The group of mourners is small. This is family, not fame. We share a lot of tears. Just a look at each other starts the crying again. We hold onto one another. Tears and touching, over and over. The words are brief. A gentle lullaby is sung by an aunt. The windy graveside and dirt in our palms. More hugs and tears and holding hands with anyone standing close.

Then we go to lunch at Wendy's.

And home to change. Bright clothes this time. Perfume and hairspray and earrings that sparkle. Into the car and to the church. And laughing and beauty and promises and beginnings. Flowers with ribbons and lace covered tables loaded with little sausages snuggled in crispy wrap and thin slices of prime rib beef alongside garnished salads and bowls of sculpted butter balls. Then music and dancing. Kisses.

My heart is completely full and deeply satisfied. I expected chaos tonight, emotional devastation, soul confusion. But I find myself in a peaceable place that feels like belonging or love - sad and also very much alive. Restful. Amazed at life.

This is how I learned that sorrows and joy are not enemies, but that they sit at the same table and eat from the same bowl. Sorrows makes joy possible and joy makes our sorrows tolerable. And that when shared, both can be love.

A friend wrote, "The answer to suffering is not the absence of suffering. It is love." And the two travel hand in hand when we are awake to life.


Wednesday, March 4, 2009

hope - or not


My hopes have been raised and dashed in a matter of moments. I have hopelash.

My kid Vincent gave me this quote today as I left for work - from his TV watching last night. I didn't ask, but it was probably from the Simpsons or King of the Hill or some such intelligentsia program.

Emily Dickenson said it more eloquently, although not really more poignantly.
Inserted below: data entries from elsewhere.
$ cat src/rtl/dmem_arbiter.sv
// dmem_arbiter: shares one single-port data memory between the CPU memory stage and a host/loader port
//   clk, reset                  clock and synchronous active-high reset
//   cpu_req/we/addr/wdata       processor access; cpu_stall freezes the pipeline when not granted
//   cpu_rvalid/cpu_rdata        processor read return, one cycle after an accepted read
//   host_req/we/lock/addr/wdata host access; host_lock asks for back-to-back grants
//   host_gnt/rvalid/rdata       host grant and read return
//   mem_en/we/addr/wdata/rdata  memory side; mem_rdata is valid the cycle after the address
//   stall_cnt                   saturating count of processor stall cycles
module dmem_arbiter #(
  parameter int ADDR_W     = 32,
  parameter int DATA_W     = 32,
  parameter int HOST_BURST = 4,
  parameter int CNT_W      = 16
) (
  input  logic              clk,
  input  logic              reset,
  input  logic              cpu_req,
  input  logic              cpu_we,
  input  logic [ADDR_W-1:0] cpu_addr,
  input  logic [DATA_W-1:0] cpu_wdata,
  output logic              cpu_stall,
  output logic              cpu_rvalid,
  output logic [DATA_W-1:0] cpu_rdata,
  input  logic              host_req,
  input  logic              host_we,
  input  logic              host_lock,
  input  logic [ADDR_W-1:0] host_addr,
  input  logic [DATA_W-1:0] host_wdata,
  output logic              host_gnt,
  output logic              host_rvalid,
  output logic [DATA_W-1:0] host_rdata,
  output logic              mem_en,
  output logic              mem_we,
  output logic [ADDR_W-1:0] mem_addr,
  output logic [DATA_W-1:0] mem_wdata,
  input  logic [DATA_W-1:0] mem_rdata,
  output logic [CNT_W-1:0]  stall_cnt
);
  localparam int BW = $clog2(HOST_BURST + 1);
  localparam logic [BW-1:0] BURST_MAX = BW'(HOST_BURST);
  logic              last_host_q, last_host_d;
  logic [BW-1:0]     burst_q, burst_d;
  logic              tag_vld_q, tag_vld_d, tag_host_q, tag_host_d;
  logic [DATA_W-1:0] cpu_rdata_q, host_rdata_q;
  logic [CNT_W-1:0]  stall_cnt_q, stall_cnt_d;
  logic              cpu_gnt, host_win;
  // On a tie the host wins if it holds a burst with budget left, or if the CPU was served last
  always_comb begin
    host_win  = (host_lock && burst_q < BURST_MAX) || !last_host_q;
    host_gnt  = !reset && host_req && (!cpu_req || host_win);
    cpu_gnt   = !reset && cpu_req && !host_gnt;
    cpu_stall = !reset && cpu_req && !cpu_gnt;
    mem_en    = cpu_gnt || host_gnt;
    mem_we    = host_gnt ? host_we : cpu_gnt && cpu_we;
    mem_addr  = host_gnt ? host_addr : cpu_gnt ? cpu_addr : '0;
    mem_wdata = host_gnt ? host_wdata : cpu_gnt ? cpu_wdata : '0;
  end
  // Read return is steered by the tag; the idle side keeps showing its last returned word
  always_comb begin
    cpu_rvalid  = !reset && tag_vld_q && !tag_host_q;
    host_rvalid = !reset && tag_vld_q && tag_host_q;
    cpu_rdata   = reset ? '0 : cpu_rvalid ? mem_rdata : cpu_rdata_q;
    host_rdata  = reset ? '0 : host_rvalid ? mem_rdata : host_rdata_q;
    stall_cnt   = reset ? '0 : stall_cnt_q;
  end
  // Burst budget only runs while the CPU is actually waiting
  always_comb begin
    last_host_d = host_gnt || (last_host_q && !cpu_gnt);
    burst_d     = (cpu_gnt || !cpu_req) ? '0 : host_gnt ? burst_q + 1'b1 : burst_q;
    tag_vld_d   = (host_gnt && !host_we) || (cpu_gnt && !cpu_we);
    tag_host_d  = host_gnt;
    stall_cnt_d = (cpu_stall && !(&stall_cnt_q)) ? stall_cnt_q + 1'b1 : stall_cnt_q;
  end
  always_ff @(posedge clk) begin
    if (reset) begin
      last_host_q  <= 1'b1;
      burst_q      <= '0;
      tag_vld_q    <= 1'b0;
      tag_host_q   <= 1'b0;
      cpu_rdata_q  <= '0;
      host_rdata_q <= '0;
      stall_cnt_q  <= '0;
    end else begin
      last_host_q  <= last_host_d;
      burst_q      <= burst_d;
      tag_vld_q    <= tag_vld_d;
      tag_host_q   <= tag_host_d;
      cpu_rdata_q  <= cpu_rdata;
      host_rdata_q <= host_rdata;
      stall_cnt_q  <= stall_cnt_d;
    end
  end
endmodule

$ cat config.mk
export PLATFORM = sky130hd
export DESIGN_NAME = dmem_arbiter
export DESIGN_NICKNAME = d
export VERILOG_FILES = /design/src/rtl/dmem_arbiter.sv
export SDC_FILE = /design/constraint.sdc
export NUM_CORES = 1
export LEC_CHECK = 0
export BUFFER_PORTS_ARGS = -buffer_cell sky130_fd_sc_hd__buf_2
export CORE_AREA = 3 3 122 124
export DETAILED_ROUTE_END_ITERATION = 7
export DIE_AREA = 0 0 125 127
export GPL_TIMING_DRIVEN = 1
export PLACE_DENSITY = 0.67
export SLEW_MARGIN = 20
export SYNTH_ARGS = -nofsm -noshare
export SYNTH_HDL_FRONTEND = slang
export SYNTH_SLANG_ARGS = --single-unit
$ cat constraint.sdc
create_clock -name clk -period 7.9 [get_ports clk]
set_input_delay 2.37 -clock clk [delete_from_list [all_inputs] [get_ports clk]]
set_output_delay 2.37 -clock clk [all_outputs]
set_load 0.01 [all_outputs]
Word-level counts from Yosys, hierarchy flattened:

Index checks and enable logic that the tools add are counted.

* $lt $le $gt $ge: 1
* multiplexer cells: 10
* reductions and logical operators: 31
* add/subtract/negate cells: 2

Operators with widths (number)
* $mux 32: 8
* $add 16x1->16 const B: 1
* $mux 16: 1
* $reduce_and 16->1: 1
* $logic_and 1x1->1: 14
* $logic_not 1->1: 9
* $logic_or 1x1->1: 6
* $add 3x1->3 const B: 1
* $lt 3x3->1 const B: 1
* $reduce_or 2->1: 1
* $mux 1: 1

* input bits: 167
* flip-flop bits (word level): 86
* output and inout port bits: 150
* word-level logic and storage cells: 51

Depth between registers and ports, before layout:

Gate-level depths: netlist of run 1.

* depth in word-level cells: 10
* gate-level depth with buffers: 6
* mapped depth without buffers: 5

Worst setup path before layout of run 1:

Ideal clock, no wire load.

* path kind: input to output
* start: input reset
* end: output mem_addr[12]
* path buffers: 3
* required time: 5.530 ns
* stages: 6
* data arrival time: 3.601 ns
* setup slack: 1.929 ns
* cell sequence: clkbuf_1 nor2_1 clkbuf_1 clkbuf_1 nand2_1 o21ai_0

* longest elaborated chain between the ends: 7
* elaborated cells between the ends (all ways): 8
* those cells by class: mux (2); reduce/logical (6)

RTL lines
* start: declaration: line 16 `input logic reset,`
* $logic_not 1->1 (*): line 50, 51
* $logic_and 1x1->1 (2 in series): line 50 `host_gnt = !reset && host_req && (!cpu_req || host_win);`
* $logic_not 1->1: line 51 `cpu_gnt = !reset && cpu_req && !host_gnt;`
* $logic_and 1x1->1: line 51
* $mux 32: line 55 `mem_addr = host_gnt ? host_addr : cpu_gnt ? cpu_addr : '0;`
* $mux 32 (*): line 55
* end: declaration: line 34 `output logic [ADDR_W-1:0] mem_addr,`

Every way passes the cells marked *; elsewhere a longest branch is shown, timed or not.

Worst setup path after layout of run 1:

* start: input host_lock
* end: output mem_wdata[8]

* longest elaborated chain between the ends: 8

RTL lines
* start: declaration: line 26 `input logic host_lock,`
* $logic_and 1x1->1 (*): line 49 `host_win = (host_lock && burst_q < BURST_MAX) || !last_host_q;`
* $logic_or 1x1->1 (*): line 49
* $logic_or 1x1->1 (*): line 50
* $logic_and 1x1->1 (*): line 50
* $logic_not 1->1: line 51
* $logic_and 1x1->1: line 51
* $mux 32: line 56 `mem_wdata = host_gnt ? host_wdata : cpu_gnt ? cpu_wdata : '0;`
* $mux 32 (*): line 56
* end: declaration: line 35 `output logic [DATA_W-1:0] mem_wdata,`

Marked as above.

==> flow_metrics.tcl, run 1 <==
set metrics [dict create \
    synth_edf_count 0 \
    ys_seq_elements 86 \
    rows 43 \
    path_common_cell "buf_2" \
    p_switching_uw 280.9 \
    tns_ns 0 \
    cts_root_buf "clkbuf_16" \
    path_class "primary input to primary output" \
    via_per_inst 4.750 \
    powerDensity_mw_per_mm2 162.1 \
    finalSetupViolCount 0 \
    post-synth-top-area-fraction_pct 36.68 \
    synth_cell_types 37 \
    initial_core_util_pct 33.81 \
    ant_nets 0 \
    nets 1149 \
    synth_fp_nets 864 \
    vias 5539 \
    leakagePower_nw 3.554 \
    drtPass1Iterations 5 \
    timing.rr.start "stall_cnt_q[0]" \
    crit_chain "buf_2 -> nand2b_1 -> a311oi_4 -> buf_4 -> nand2_1 -> o21ai_0 -> buf_2" \
    hold_path.startpoint "burst_q[0]" \
    reg2reg_to "stall_cnt_q[11]" \
    io_buffers 316 \
    die_x_um 125 \
    hpwl_um 13680 \
    syn_area_mm2 0.004693 \
    timing.final.crit_share_pct 82.21 \
    grt_max_degree 98 \
    peakVddDrop_v 0.00009684 \
    final_cells 1166 \
    crit_fanout 78 \
    routed_wl_um 17400 \
    clk_pin_slew_ns 0.06 \
    post-route-util_pct 48.29 \
    r2r.worst_path.cells 5 \
    max_cap_viol_count 0 \
    cts_tree "yes" \
    critPathMaxStageDelay_ns 0.59 \
    worst_hold_slack_ns 0.4238 \
    status "completed" \
    ios 317 \
    power_frac_comb_pct 17.2 \
    clk_path_buf_depth 2 \
    dp_slack_ns 1.404 \
    core_area_mm2 0.01388 \
    place_area_mm2 0.006385 \
    min_path_cells 1 \
    antenna_found_initial 1 \
    die_h_um 127 \
    ys_seq_area_share_pct 36.68 \
    skew_ns 0.009342 \
    synth_ff_type "dfxtp_1" \
    period_minus_slack_ns 6.494 \
    cts_buffers 9 \
    power_mw 1.086 \
    synth_common_cells "nand2_1 (262), o21ai_0 (129), dfxtp_1 (86)" \
    area_growth_syn_to_layout_pct 42.82 \
    worst_hold_path_type "register to register" \
    drc 0 \
    postSynthCellCount 695 \
    yosys.cell_count.top_type "nand2_1" \
    cts.hold.buffers_added 0 \
    synth.avg_cell_area_um2 6.753 \
    crit_arrival_ns 4.12 \
    cp-end-kind "primary output" \
    grt_pass1_wl_um 26100 \
    post-route-cell-area_mm2 0.006703 \
    r2r_slack_ns 5.32 \
    yosysTopAreaCell "dfxtp_1" \
    drive_gt1_share_pct 35.53 \
    rsz0062_at_grt "false" \
    async_reset_ff_share_pct 0 \
    p_int_uw 805.4 \
    min_to "burst_q[0]" \
    yosysWarnings 0 \
    fmax_ghz 0.1540 \
    required_ns 5.53 \
    slew_headroom_pct 36.31 \
    grt_util_all_layers_pct 20.42 \
    p_clk_share_pct 41.1 \
    cts_setup_buffers 0 \
    wire_per_inst_um 14.92 \
    htreeDepth 3 \
    insertion_delay_ns 0.34 \
    slew_violations 0 \
    overflow 0 \
    fin_ws_ns 1.406 \
    p_seq_share_pct 41.7 \
    critPathSlowestCell "buf_4" \
    placedCellCount 1149 \
    start_kind "primary input" \
    yosys-top-cells-area "dfxtp_1 (37%), nand2_1 (21%), o21ai_0 (14%)" \
    drt-initial-drc-count 444 \
    grt_pass1_vias 4894 \
    tightestPinTransition_ns 0.9475 \
    clock-sinks 86 \
    die_area_mm2 0.01588 \
    hold_viol 0 \
    gp_routability_congestion 0.8466 \
    cts_resized 0 \
    swShare_pct 25.86 \
]
==> placed cells by master (no fill, tap or decap), types with 3 or more instances in the layout <==
cell type	Yosys	layout
a211o_1	3	3
a21oi_1	6	6
buf_2	11	316
buf_4	0	7
clkbuf_16	0	9
dfxtp_1	86	86
inv_1	7	7
mux2_2	6	6
nand2_1	262	262
nand2b_1	34	34
nand3_1	6	6
nand3b_1	34	34
nand4_1	4	4
nor2_1	13	12
nor2b_1	12	12
nor3_1	6	6
nor4_1	9	8
o21ai_0	129	129
o31ai_1	3	3
or4_1	3	3
xnor2_1	3	3
==> critical path: cells and delay by family <==
kind / cells / cell delay [ns]
AND/OR/NAND/NOR: 2 / 0.25
AO/OA/AOI/OAI: 2 / 0.57
buffers and inverters: 3 / 0.90
==> routing by layer <==
metal	track usage, %	up-vias	share of wire [%]
met4	5.804	2	1.6
met1	26.68	2402	43
li1	-	2887	-
met2	33.53	231	47
met3	5.268	17	8.6
met5	0	-	0.11
==> worst max-delay path by stage <==
stage / to / slack, ns / startpoint
after floorplan: mem_addr[12] / 1.93 / reset
after global placement: mem_wdata[8] / 1.45 / host_lock
after detailed placement: mem_wdata[8] / 1.40 / host_lock
after CTS: mem_wdata[8] / 1.40 / host_lock
after global routing: mem_addr[26] / 1.20 / host_lock
final: mem_wdata[8] / 1.41 / host_lock
==> layout make-up <==
type	instances	area, um^2
diodes	1	2.502
clock inverters	5	82.58
fillers	1426	7178
clock buffers	11	232.7
repair buffers	323	1634
multi-input cells	552	2774
well taps	180	225.2
inverters	8	30.03
flip-flops and latches	86	1722
==> flip-flops by register name (all words and copies together), names as in the netlist <==
signal and flops:
cpu_rdata_q 32, tag_vld_q 1, host_rdata_q 32, last_host_q 1, tag_host_q 1, stall_cnt_q 16
burst_q 3
==> cells by family (layout without fill, tap and decap cells) <==
family	Yosys count	in the layout	share of synthesized area [%]
xor+xnor	3	3	0.5600
fa+ha+maj	2	2	0.5331
other cells	0	1	0
simple gates	391	391	38.55
flops	86	86	36.68
buf+inv	57	347	4.852
mux	8	8	1.919
compound gates	148	148	16.90
==> power by group through the flow <==
stage	registers, mW	clock network, mW	logic, mW
final	0.453	0.447	0.187
after global routing	0.454	0.477	0.207
after detailed placement	0.462	0	0.188
after CTS	0.453	0.456	0.189
after floorplan	0.461	0	0.0890
after global placement	0.462	0	0.188
Note: power is estimated with default switching activity, not from simulation.
==> run 2: changes to the inputs <==
--- a/config.mk
+++ b/config.mk
@@ -10,7 +10,7 @@
 export DETAILED_ROUTE_END_ITERATION = 7
 export DIE_AREA = 0 0 125 127
 export GPL_TIMING_DRIVEN = 1
-export PLACE_DENSITY = 0.67
+export PLACE_DENSITY = 0.69
 export SLEW_MARGIN = 20
 export SYNTH_ARGS = -nofsm -noshare
 export SYNTH_HDL_FRONTEND = slang
==> constraint.sdc (replaced) <==
create_clock -name clk -period 5.7 [get_ports clk]
set_input_delay 1.71 -clock clk [delete_from_list [all_inputs] [get_ports clk]]
set_output_delay 1.71 -clock clk [all_outputs]
set_load 0.01 [all_outputs]
==> run 2 against run 1 <==
Utilization increased by 0.20 points; via count up 1.0%; combinational power rose by 40%; final cell count did not move; global-route usage down 0.36 points; worst setup slack got worse by 0.71 ns; count of clock-buffer cells in the layout decreased by 1; final area increased by 0.41%; worst hold slack lost 0.0010 ns; total power grew 36%; register-to-register slack worse by 2.3 ns; critical path type unchanged; highest routed layer is now met4.
==> flow_metrics.tcl, run 2 (synthesized netlist as in run 1, its figures left out) <==
set metrics [dict create \
    critPathMaxStageDelay_ns 0.37 \
    period_minus_slack_ns 5.008 \
    leakagePower_nw 3.563 \
    die_x_um 125 \
    worstSetupPathDepth 5 \
    p_clk_share_pct 39.8 \
    status "completed" \
    path_class "primary input to primary output" \
    path_common_cell "buf_2" \
    wire_per_inst_um 14.64 \
    cts_setup_buffers 0 \
    top_regs "cpu_rdata_q (32), host_rdata_q (32), stall_cnt_q (16)" \
    cts.hold.buffers_added 0 \
    nets 1150 \
    p_seq_share_pct 42.5 \
    via_per_inst 4.799 \
    clk_path_buf_depth 2 \
    die_area_mm2 0.01588 \
    drtPass1Iterations 5 \
    peakVddDrop_v 0.0001163 \
    timing.final.crit_share_pct 87.87 \
    cp-end-kind "primary output" \
    seq_area_mm2 0.001722 \
    hpwl_um 13440 \
    insertion_delay_ns 0.34 \
    cp_num_buf_inv 3 \
    nFillCells 1446 \
    die_h_um 127 \
    final_common_cell "buf_2" \
    multiInputGateArea_mm2 0.002774 \
    antenna_cells 0 \
    power_frac_comb_pct 17.7 \
    slew_violations 0 \
    crit_arrival_ns 3.30 \
    grt_pass1_vias 4906 \
    grt_max_degree 135 \
    crit_chain "buf_2 -> a311oi_4 -> buf_12 -> o21ai_0 -> buf_2" \
    rows 43 \
    r2r.worst_path.cells 5 \
    p_switching_uw 393.4 \
    ant_nets 0 \
    cts_buffers 9 \
    routed_wl_um 17070 \
    io_buffers 316 \
    max_cap_viol_count 0 \
    initial_core_util_pct 33.81 \
    finalSetupViolCount 0 \
    core_area_mm2 0.01388 \
    clk_pin_slew_ns 0.06 \
    grt_pass1_wl_um 25770 \
    overflow 0 \
    area_growth_syn_to_layout_pct 43.40 \
    rsz0062_at_grt "false" \
    cp_top_family "buffers and inverters" \
    cts_resized 0 \
    critPathSlowestCell "buf_12" \
    grt_util_all_layers_pct 20.06 \
    p_int_mw 1.083 \
    fmax_ghz 0.1997 \
    slew_headroom_pct 30.93 \
    drc 0 \
    drive_gt1_share_pct 35.80 \
    clock-sinks 86 \
    skew_ns 0.005736 \
    worst_hold_slack_ns 0.4228 \
    hold_viol 0 \
    crit_fanout 134 \
    cts_root_buf "clkbuf_16" \
    start_kind "primary input" \
    htreeDepth 3 \
    tns_ns 0 \
    required_ns 3.99 \
    worst_hold_path_type "register to register" \
    swShare_pct 26.64 \
    ios 317 \
    gp_routability_congestion 0.8902 \
    final_cell_mix "buf_2 (316), nand2_1 (262), o21ai_0 (129)" \
    vias 5596 \
    drt-initial-drc-count 448 \
    min_path_cells 1 \
    powerDensity_mw_per_mm2 219.4 \
    cts_tree "yes" \
    antenna_found_initial 0 \
    tightestPinTransition_ns 1.028 \
]
## run 2: per-stage QoR
stage | area, um^2 | setup WS (ns) | total power [mW] | util, % | std cells
4_1_cts | 6730 | 0.7180 | 1.493 | 48.49 | 1166
2_1_floorplan | 4693 | 1.049 | 0.7623 | - | 695
3_5_place_dp | 6430 | 0.7196 | 0.9049 | 46.32 | 1150
5_1_grt | 6730 | 0.5889 | 1.539 | 48.49 | 1166
6_report | 6730 | 0.6917 | 1.477 | 48.49 | 1166
3_3_place_gp | 6430 | 0.7006 | 0.9023 | 46.32 | 1150
## run 2: final timing paths
kind                       start        endpoint  slack, ns
setup / recovery           reset   mem_wdata[31]       0.69
hold / removal        burst_q[0]      burst_q[0]       0.42
setup reg to reg  stall_cnt_q[0]  stall_cnt_q[9]       3.00
hold reg to reg       burst_q[0]      burst_q[0]       0.42
## run 2: final cells by class
type                    instances  area share [%]
inverters                       8          0.4462
flip-flops and latches         86           25.58
clock buffers                  10           3.551
multi-input cells             552           41.22
repair buffers                324           24.95
well taps                     180           3.346
clock inverters                 6          0.9110
## run 2: metal layers
metal  global-route usage, %  vias to the layer above  part of all wire, %  routed length [um]
met4                   6.186                        0                  1.7                 293
met1                   26.72                     2440                   43                7388
met5                       0                        -                    0                   0
met2                   32.02                      240                   46                7866
met3                   5.268                       15                  8.9                1526
li1                        -                     2901                    -                   -
## run 2: power groups by stage
stage | Clock (mW) | Sequential (mW) | Combinational [mW]
3_5_place_dp | 0 | 0.641 | 0.264
4_1_cts | 0.601 | 0.628 | 0.264
6_report | 0.587 | 0.628 | 0.262
2_1_floorplan | 0 | 0.639 | 0.123
3_3_place_gp | 0 | 0.640 | 0.262
5_1_grt | 0.620 | 0.629 | 0.290
==> run 3: changes to the inputs <==
--- a/config.mk
+++ b/config.mk
@@ -6,9 +6,9 @@
 export NUM_CORES = 1
 export LEC_CHECK = 0
 export BUFFER_PORTS_ARGS = -buffer_cell sky130_fd_sc_hd__buf_2
-export CORE_AREA = 3 3 122 124
+export CORE_AREA = 2 2 121 123
 export DETAILED_ROUTE_END_ITERATION = 7
-export DIE_AREA = 0 0 125 127
+export DIE_AREA = 0 0 123 125
 export GPL_TIMING_DRIVEN = 1
 export PLACE_DENSITY = 0.69
 export SLEW_MARGIN = 20
==> run 3 against run 2 <==
Worst setup slack better by 0.13 ns; combinational power barely moved; maximum frequency grew 2.6%; non-clock buffer count did not move; sequential power hardly changed; die area decreased by 3.1%; via count about the same; final area is 0.41% higher; first-iteration DRC count is 0.22% lower; final cell count up 0.34%; register-to-register slack gained 0.11 ns; largest cell class unchanged.
==> flow_metrics.tcl, run 3 (synthesized netlist as in run 1, its figures left out) <==
set metrics [dict create \
    status "completed" \
    r2r.worst_path.cells 5 \
    wire_per_inst_um 14.49 \
    hold_path.startpoint "burst_q[0]" \
    finalSetupViolCount 0 \
    cts_resized 0 \
    crit_arrival_ns 3.17 \
    ant_nets 0 \
    tightestPinTransition_ns 0.9274 \
    slew_violations 0 \
    routed_wl_um 16960 \
    clock-sinks 86 \
    required_ns 3.99 \
    insertion_delay_ns 0.34 \
    drt-initial-drc-count 447 \
    hpwl_um 13300 \
    clk_path_buf_depth 2 \
    rsz0062_at_grt "false" \
    timing.rr.start "stall_cnt_q[0]" \
    htreeDepth 3 \
    crit_fanout 115 \
    cts_root_buf "clkbuf_16" \
    cts_setup_buffers 0 \
    cp-end-kind "primary output" \
    peakVddDrop_v 0.0001371 \
    path_class "primary input to primary output" \
    p_switching_uw 403.7 \
    p_clk_share_pct 41.7 \
    tns_ns 0 \
    grt_util_all_layers_pct 20.60 \
    power_frac_comb_pct 17.1 \
    max_cap_viol_count 0 \
    power_mw 1.525 \
    skew_ns 0.007535 \
    slew_headroom_pct 37.66 \
    dp_slack_ns 0.8405 \
    ios 317 \
    clk_pin_slew_ns 0.06 \
    drtPass1Iterations 5 \
    die_area_mm2 0.01538 \
    die_x_um 123 \
    post-route-util_pct 47.58 \
    final_common_cell "buf_2" \
    worst_hold_slack_ns 0.4238 \
    gp_routability_congestion 0.8393 \
    start_kind "primary input" \
    grt_max_degree 116 \
    initial_core_util_pct 33.04 \
    final_cell_mix "buf_2 (316), nand2_1 (262), o21ai_0 (129)" \
    cts_tree "yes" \
    cts_buffers 9 \
    overflow 0 \
    worst_hold_path_type "register to register" \
    powerDensity_mw_per_mm2 225.7 \
    fmax_ghz 0.2048 \
    fin_ws_ns 0.8170 \
    reg2reg_to "stall_cnt_q[9]" \
    leakagePower_nw 3.568 \
    via_per_inst 4.779 \
    nets 1150 \
    core_area_mm2 0.01420 \
    io_buffers 316 \
    top_regs "cpu_rdata_q (32), host_rdata_q (32), stall_cnt_q (16)" \
    min_to "burst_q[0]" \
    timing.final.crit_share_pct 85.67 \
    swShare_pct 26.47 \
    vias 5592 \
    period_minus_slack_ns 4.883 \
    drive_gt1_share_pct 35.70 \
    cts.hold.buffers_added 0 \
    drc 0 \
    antenna_found_initial 4 \
    p_seq_share_pct 41.1 \
    area_growth_syn_to_layout_pct 43.99 \
    p_int_mw 1.121 \
    grt_pass1_vias 4668 \
    antenna_cells 0 \
    r2r_slack_ns 3.11 \
    rows 44 \
    grt_pass1_wl_um 24670 \
    hold_viol 0 \
    min_path_cells 1 \
    die_h_um 125 \
]
-- run 3: cell type report --
cell class,instances,area (um^2)
Fill cell,1496,7446
Sequential cell,86,1722
Clock inverter,6,93.84
Clock buffer,10,229.0
Tap cell,184,230.2
Timing Repair Buffer,324,1679
Multi-Input combinational cell,552,2774
Inverter,8,30.03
A great hope fell, you heard no noise -
the ruin was within;
O cunning wreck that told no tale
and let no witness in.
Lent is the season of honest lament, but it is not the season of hopelessness. I have been considering lament of late. What we don't lament, we are forced to live.
Every life has more than enough causes for sorrow. Dreams fall like branches in an ice storm. (Have you ever been in an ice storm? The eerie crackling sound is what is most un-earthly, portending a whole world crashing down.)
We lose. We hurt. We age. We are alone when we need people and with people when we need to be alone. The joy of today cannot be stored for tomorrow.
I was a girl when I first thought this about my grandma: I saw that she had basically lived outside of war and poverty and as she aged and got closer to the end of her life I thought it shouldn't bother her to grow old, since her past had been relatively painless. Fool! The thoughts of youth are so wrong sometimes. All the good days do not make the bad days less real.
So lament. Lament is an episode, not a lifestyle. It is communal, even when practiced alone. When we lament we join the weeping of every other soul on the planet. Lament is not self pity, or self sorrow, or self enrichment. It is communal at best, and is about finding joy, really. Lament is psalmnody - it is a part of the song of human life sung in honesty. Lament is about moving back to hope.